- **Work task**
Count only the lines of the records that hold "firstDrtPassIters", then give the number without any other words.

- **Saved entries**
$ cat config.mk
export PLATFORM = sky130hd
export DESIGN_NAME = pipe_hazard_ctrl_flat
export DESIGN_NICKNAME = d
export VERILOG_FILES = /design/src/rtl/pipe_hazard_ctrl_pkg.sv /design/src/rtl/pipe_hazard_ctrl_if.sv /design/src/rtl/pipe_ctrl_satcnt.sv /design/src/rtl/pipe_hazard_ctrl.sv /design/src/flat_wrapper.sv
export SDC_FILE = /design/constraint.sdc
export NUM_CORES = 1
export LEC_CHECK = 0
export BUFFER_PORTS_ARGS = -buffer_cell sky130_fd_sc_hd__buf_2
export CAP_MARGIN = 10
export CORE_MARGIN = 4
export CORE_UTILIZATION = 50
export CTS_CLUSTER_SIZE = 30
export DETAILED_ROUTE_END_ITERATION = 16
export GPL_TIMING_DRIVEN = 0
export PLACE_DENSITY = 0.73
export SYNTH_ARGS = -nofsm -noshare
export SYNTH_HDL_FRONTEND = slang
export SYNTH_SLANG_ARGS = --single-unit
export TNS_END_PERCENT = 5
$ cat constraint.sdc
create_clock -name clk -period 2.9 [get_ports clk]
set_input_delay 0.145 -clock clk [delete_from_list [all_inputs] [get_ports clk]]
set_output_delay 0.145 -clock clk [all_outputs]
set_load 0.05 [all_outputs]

==

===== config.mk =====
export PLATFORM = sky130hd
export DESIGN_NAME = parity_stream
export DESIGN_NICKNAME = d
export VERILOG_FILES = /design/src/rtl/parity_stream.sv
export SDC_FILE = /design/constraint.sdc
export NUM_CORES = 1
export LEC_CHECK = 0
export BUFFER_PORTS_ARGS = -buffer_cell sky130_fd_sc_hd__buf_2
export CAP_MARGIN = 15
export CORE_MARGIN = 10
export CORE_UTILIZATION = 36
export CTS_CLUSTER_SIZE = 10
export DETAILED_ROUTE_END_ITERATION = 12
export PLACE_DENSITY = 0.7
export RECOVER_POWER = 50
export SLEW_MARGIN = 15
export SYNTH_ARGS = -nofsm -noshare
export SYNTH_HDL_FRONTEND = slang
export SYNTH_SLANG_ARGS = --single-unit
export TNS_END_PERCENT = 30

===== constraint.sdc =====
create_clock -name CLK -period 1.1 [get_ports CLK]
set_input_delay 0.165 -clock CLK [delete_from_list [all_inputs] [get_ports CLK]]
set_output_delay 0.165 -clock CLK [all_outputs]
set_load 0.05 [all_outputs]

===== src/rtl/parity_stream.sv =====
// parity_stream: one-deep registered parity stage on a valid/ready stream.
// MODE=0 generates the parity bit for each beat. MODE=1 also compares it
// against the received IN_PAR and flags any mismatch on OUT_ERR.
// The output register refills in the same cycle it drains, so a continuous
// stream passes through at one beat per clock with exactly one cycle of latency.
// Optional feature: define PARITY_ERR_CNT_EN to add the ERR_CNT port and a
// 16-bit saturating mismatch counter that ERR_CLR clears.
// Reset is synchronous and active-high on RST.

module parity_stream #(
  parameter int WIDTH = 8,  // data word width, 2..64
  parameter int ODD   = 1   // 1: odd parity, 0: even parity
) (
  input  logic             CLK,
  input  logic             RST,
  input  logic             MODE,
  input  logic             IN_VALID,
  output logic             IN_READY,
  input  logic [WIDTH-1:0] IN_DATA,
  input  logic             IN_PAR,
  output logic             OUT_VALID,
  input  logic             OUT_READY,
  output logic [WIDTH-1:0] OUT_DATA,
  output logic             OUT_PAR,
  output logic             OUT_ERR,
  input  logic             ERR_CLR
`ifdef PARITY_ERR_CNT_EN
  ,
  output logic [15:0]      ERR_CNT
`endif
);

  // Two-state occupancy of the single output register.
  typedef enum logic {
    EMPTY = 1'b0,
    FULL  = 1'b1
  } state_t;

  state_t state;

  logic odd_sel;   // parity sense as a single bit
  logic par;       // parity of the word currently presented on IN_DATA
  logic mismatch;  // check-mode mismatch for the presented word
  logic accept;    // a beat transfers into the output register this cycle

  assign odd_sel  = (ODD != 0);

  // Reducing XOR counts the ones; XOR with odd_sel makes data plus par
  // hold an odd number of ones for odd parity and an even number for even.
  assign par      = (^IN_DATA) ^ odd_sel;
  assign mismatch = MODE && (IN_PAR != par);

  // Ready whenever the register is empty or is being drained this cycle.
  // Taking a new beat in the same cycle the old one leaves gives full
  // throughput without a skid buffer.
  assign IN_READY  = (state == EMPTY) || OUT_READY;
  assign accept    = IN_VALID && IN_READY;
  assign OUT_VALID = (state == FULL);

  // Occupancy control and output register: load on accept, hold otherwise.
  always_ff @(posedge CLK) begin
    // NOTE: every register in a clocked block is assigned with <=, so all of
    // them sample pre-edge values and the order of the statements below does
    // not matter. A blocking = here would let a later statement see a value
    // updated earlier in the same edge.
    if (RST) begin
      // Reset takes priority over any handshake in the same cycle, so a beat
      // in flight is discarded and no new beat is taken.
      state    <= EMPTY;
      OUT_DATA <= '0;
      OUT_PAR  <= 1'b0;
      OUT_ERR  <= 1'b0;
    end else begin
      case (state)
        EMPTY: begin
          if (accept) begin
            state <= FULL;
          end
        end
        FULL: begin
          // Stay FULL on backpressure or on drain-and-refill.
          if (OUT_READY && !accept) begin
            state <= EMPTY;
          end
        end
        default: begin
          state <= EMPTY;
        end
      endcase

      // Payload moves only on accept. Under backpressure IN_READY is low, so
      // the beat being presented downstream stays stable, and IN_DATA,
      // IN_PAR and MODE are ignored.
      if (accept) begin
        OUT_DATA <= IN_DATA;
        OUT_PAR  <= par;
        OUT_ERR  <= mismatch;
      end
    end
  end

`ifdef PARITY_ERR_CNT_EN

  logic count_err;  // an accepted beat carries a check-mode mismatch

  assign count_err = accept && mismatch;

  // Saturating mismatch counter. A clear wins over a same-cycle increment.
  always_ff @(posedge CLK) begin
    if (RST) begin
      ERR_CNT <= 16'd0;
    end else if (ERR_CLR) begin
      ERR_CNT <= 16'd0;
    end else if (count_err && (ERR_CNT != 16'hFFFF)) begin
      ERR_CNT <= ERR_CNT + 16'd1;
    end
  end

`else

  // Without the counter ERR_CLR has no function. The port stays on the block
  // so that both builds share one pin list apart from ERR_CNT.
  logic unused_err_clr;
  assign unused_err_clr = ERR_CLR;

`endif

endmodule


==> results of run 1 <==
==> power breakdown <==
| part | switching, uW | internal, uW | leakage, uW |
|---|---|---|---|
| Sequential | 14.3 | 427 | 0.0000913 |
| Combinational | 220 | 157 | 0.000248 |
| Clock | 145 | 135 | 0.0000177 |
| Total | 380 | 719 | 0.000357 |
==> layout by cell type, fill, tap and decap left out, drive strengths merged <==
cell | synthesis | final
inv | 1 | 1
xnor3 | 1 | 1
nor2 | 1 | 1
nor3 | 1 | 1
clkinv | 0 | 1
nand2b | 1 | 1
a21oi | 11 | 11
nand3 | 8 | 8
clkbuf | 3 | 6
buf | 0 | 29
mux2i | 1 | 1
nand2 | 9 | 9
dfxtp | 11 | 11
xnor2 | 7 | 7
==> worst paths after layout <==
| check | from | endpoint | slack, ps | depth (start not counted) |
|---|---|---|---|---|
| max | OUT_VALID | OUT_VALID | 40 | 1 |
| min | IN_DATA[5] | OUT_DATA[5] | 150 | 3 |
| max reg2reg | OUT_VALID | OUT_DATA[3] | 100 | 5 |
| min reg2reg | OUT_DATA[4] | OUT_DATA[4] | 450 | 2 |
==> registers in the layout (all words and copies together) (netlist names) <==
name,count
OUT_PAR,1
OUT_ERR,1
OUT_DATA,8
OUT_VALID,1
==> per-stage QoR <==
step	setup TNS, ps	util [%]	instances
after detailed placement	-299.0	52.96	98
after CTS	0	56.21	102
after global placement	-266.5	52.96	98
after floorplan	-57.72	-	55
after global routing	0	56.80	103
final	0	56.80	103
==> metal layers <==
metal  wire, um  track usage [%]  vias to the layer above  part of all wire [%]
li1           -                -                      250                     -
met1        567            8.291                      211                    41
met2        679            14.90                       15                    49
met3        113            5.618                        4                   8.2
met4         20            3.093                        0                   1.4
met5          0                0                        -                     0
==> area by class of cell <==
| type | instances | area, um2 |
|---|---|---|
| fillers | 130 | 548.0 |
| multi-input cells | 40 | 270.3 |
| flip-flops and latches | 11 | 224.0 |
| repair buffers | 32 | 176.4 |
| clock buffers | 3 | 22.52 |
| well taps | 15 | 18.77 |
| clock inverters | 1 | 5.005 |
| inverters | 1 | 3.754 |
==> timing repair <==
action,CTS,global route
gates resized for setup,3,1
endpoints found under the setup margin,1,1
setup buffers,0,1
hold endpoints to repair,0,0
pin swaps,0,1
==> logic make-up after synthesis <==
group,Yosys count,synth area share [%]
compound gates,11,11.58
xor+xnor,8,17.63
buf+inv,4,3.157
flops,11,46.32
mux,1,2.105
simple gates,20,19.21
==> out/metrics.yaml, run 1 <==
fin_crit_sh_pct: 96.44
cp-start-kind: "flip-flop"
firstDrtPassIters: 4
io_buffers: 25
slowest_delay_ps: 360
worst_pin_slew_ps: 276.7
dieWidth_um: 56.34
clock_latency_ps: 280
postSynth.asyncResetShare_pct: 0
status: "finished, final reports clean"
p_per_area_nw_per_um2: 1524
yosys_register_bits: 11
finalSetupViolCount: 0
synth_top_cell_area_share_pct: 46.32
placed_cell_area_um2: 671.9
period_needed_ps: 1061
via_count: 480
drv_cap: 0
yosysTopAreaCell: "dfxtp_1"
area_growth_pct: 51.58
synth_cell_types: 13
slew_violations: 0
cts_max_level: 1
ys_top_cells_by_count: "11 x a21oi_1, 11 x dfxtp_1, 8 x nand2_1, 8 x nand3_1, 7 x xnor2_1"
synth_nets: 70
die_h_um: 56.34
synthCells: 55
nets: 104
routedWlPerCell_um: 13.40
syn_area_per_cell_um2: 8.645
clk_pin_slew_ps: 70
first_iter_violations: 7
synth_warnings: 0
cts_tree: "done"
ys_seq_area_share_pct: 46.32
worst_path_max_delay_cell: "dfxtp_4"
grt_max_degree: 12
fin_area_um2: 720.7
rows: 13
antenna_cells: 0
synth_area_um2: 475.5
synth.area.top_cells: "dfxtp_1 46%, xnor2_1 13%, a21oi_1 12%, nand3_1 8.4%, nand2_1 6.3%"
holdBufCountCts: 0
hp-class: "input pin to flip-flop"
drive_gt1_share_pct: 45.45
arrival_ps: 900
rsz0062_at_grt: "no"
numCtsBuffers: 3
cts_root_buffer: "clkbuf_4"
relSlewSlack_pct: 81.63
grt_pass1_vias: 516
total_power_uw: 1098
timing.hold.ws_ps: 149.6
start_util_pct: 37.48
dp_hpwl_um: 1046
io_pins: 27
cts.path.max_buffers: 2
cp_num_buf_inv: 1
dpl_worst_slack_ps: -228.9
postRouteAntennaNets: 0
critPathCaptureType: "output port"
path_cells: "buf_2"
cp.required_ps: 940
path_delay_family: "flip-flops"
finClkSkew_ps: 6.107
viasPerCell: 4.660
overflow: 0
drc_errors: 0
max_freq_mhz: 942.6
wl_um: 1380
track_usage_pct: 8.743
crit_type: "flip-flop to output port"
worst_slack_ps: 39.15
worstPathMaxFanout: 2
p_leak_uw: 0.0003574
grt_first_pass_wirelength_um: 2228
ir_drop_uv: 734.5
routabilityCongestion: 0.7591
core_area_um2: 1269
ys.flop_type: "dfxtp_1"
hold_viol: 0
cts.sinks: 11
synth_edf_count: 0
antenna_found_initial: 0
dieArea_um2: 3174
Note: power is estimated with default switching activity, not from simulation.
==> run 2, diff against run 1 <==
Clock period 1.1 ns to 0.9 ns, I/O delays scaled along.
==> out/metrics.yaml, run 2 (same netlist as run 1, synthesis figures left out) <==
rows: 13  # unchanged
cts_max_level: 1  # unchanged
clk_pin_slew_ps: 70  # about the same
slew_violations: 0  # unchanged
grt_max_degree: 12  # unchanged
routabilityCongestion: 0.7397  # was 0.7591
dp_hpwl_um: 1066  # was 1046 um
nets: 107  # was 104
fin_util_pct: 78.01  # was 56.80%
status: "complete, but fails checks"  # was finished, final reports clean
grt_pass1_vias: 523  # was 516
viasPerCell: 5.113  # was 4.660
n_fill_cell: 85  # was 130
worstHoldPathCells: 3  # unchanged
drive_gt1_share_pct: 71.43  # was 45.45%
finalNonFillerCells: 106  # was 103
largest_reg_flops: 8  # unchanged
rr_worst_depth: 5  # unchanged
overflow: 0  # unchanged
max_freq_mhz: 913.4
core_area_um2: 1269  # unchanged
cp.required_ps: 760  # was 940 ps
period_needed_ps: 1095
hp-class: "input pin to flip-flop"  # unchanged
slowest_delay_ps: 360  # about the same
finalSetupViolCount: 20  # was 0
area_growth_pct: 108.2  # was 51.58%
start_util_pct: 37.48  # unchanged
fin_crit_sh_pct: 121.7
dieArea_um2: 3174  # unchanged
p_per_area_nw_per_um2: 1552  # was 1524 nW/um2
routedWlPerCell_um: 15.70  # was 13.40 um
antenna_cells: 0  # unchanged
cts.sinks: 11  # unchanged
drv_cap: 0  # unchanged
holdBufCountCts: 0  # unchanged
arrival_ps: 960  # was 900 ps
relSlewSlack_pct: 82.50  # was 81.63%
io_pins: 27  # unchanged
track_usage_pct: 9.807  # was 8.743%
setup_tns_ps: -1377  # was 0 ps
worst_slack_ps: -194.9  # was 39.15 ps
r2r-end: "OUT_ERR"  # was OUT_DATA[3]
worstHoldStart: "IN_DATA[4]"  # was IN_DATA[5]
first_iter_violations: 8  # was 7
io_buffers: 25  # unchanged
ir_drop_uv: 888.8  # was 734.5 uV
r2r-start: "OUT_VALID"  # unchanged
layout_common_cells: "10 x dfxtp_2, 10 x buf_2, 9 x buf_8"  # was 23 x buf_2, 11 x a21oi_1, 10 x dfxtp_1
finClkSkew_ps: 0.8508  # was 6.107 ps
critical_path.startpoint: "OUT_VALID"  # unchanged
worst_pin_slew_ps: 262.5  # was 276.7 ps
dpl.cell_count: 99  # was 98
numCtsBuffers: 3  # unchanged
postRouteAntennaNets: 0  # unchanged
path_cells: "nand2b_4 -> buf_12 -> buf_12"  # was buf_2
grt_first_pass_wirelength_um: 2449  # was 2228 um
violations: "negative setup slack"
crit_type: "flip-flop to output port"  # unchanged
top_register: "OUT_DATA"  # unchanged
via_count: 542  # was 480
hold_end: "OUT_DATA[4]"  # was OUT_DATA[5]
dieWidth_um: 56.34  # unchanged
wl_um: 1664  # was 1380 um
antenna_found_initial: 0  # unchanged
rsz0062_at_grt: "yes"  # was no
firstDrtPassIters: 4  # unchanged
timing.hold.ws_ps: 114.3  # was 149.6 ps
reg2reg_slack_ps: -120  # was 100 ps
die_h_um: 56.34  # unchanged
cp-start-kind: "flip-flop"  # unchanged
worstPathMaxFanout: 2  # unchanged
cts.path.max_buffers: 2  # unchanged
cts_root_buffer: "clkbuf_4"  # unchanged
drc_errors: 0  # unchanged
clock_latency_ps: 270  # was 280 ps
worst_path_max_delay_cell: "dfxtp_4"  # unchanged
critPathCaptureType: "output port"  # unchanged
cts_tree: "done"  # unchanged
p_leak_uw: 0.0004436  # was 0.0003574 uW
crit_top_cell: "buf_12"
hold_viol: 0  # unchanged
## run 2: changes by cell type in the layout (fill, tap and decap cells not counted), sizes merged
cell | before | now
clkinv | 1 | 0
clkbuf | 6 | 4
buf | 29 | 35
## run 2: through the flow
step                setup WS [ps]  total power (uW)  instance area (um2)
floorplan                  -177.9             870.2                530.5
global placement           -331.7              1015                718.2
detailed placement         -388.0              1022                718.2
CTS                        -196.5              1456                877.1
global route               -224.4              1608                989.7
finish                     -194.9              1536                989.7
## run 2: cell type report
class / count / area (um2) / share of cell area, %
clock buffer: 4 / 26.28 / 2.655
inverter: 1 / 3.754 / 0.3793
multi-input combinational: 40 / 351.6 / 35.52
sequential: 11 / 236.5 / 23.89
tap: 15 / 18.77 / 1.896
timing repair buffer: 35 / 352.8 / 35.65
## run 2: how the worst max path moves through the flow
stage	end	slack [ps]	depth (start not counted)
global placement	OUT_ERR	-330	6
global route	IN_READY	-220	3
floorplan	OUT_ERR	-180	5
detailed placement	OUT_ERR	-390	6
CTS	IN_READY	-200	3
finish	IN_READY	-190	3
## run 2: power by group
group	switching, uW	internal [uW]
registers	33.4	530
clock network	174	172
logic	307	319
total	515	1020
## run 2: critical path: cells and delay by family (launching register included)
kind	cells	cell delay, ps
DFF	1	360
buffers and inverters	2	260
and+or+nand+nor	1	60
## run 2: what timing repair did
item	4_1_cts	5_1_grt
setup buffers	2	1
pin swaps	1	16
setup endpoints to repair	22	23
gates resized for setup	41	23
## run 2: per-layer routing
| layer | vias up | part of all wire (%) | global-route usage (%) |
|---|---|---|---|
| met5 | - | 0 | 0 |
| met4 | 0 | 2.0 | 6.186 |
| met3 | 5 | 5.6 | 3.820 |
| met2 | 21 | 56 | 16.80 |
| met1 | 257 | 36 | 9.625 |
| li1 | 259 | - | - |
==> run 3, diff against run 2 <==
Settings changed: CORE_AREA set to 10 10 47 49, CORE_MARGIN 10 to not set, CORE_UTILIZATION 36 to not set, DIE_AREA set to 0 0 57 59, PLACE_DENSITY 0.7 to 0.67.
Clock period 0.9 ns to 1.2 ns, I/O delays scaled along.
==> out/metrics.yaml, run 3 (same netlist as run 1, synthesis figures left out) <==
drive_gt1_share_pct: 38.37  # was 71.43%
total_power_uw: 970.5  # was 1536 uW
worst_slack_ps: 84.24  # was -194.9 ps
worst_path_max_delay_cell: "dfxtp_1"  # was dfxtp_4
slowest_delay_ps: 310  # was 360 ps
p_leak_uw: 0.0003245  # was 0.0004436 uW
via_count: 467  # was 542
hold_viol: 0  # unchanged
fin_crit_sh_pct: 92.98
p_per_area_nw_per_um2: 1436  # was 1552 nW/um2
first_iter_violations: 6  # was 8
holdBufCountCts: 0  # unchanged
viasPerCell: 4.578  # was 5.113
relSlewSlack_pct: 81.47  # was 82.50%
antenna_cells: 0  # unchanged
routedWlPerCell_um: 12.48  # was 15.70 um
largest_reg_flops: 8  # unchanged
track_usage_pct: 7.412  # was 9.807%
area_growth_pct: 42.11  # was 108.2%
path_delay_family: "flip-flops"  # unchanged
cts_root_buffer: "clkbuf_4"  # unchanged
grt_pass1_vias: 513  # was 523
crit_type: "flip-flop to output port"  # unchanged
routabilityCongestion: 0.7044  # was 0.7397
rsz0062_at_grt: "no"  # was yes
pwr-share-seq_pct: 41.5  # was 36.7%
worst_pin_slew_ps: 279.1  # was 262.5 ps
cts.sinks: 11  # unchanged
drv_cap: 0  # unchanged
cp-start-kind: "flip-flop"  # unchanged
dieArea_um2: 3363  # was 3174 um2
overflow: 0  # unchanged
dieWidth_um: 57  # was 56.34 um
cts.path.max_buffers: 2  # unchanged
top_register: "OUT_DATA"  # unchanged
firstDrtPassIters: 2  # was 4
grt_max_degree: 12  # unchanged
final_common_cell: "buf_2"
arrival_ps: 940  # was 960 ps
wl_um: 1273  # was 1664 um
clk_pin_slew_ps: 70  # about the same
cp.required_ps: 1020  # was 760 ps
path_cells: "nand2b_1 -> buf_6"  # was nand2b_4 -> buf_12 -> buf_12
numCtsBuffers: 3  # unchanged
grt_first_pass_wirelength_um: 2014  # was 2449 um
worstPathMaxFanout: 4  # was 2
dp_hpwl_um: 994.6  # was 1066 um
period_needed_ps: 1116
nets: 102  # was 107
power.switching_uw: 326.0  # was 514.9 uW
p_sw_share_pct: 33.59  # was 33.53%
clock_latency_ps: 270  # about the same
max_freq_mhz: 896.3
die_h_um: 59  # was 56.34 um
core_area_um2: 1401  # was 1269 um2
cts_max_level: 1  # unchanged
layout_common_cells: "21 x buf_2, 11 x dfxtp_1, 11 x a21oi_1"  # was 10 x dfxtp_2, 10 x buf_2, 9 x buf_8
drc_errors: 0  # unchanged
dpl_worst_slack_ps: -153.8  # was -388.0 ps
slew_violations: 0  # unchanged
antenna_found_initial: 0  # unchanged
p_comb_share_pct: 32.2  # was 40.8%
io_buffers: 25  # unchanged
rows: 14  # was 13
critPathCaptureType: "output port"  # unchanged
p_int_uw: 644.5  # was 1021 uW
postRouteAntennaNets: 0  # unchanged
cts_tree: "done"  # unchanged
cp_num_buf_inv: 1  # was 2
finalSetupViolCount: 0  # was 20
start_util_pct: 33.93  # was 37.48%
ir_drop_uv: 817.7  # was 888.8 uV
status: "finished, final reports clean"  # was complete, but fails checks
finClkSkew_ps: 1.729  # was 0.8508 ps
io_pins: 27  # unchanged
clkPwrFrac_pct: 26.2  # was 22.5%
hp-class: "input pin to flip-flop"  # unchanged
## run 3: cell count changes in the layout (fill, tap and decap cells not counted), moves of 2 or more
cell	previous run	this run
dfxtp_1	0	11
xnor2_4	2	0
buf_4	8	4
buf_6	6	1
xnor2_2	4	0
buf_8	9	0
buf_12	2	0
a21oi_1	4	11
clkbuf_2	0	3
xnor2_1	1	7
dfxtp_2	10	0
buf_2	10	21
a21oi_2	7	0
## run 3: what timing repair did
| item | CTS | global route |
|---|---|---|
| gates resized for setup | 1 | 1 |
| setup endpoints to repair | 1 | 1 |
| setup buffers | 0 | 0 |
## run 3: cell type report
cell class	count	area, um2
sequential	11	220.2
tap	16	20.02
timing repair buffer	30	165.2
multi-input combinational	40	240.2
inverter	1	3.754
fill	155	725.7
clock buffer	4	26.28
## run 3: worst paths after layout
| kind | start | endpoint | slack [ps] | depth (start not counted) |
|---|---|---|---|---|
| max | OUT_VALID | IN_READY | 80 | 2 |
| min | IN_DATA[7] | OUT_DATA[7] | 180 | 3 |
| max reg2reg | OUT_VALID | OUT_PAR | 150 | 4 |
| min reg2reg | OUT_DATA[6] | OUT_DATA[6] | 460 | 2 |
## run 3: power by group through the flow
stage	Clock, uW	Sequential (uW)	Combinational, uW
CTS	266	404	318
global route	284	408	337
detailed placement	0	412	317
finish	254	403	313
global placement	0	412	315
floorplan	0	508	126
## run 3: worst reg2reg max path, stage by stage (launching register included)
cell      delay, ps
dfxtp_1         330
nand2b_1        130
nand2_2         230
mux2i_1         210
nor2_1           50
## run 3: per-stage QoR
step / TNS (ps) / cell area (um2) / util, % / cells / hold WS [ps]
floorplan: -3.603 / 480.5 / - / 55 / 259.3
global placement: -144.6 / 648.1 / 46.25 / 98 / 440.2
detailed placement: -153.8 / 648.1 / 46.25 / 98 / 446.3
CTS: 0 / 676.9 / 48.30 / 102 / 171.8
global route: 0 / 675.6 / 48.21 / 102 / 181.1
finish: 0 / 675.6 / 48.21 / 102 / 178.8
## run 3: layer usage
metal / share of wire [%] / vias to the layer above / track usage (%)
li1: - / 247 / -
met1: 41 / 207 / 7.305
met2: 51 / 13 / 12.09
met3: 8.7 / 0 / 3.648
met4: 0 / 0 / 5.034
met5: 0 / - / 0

- **Solution for this problem**
3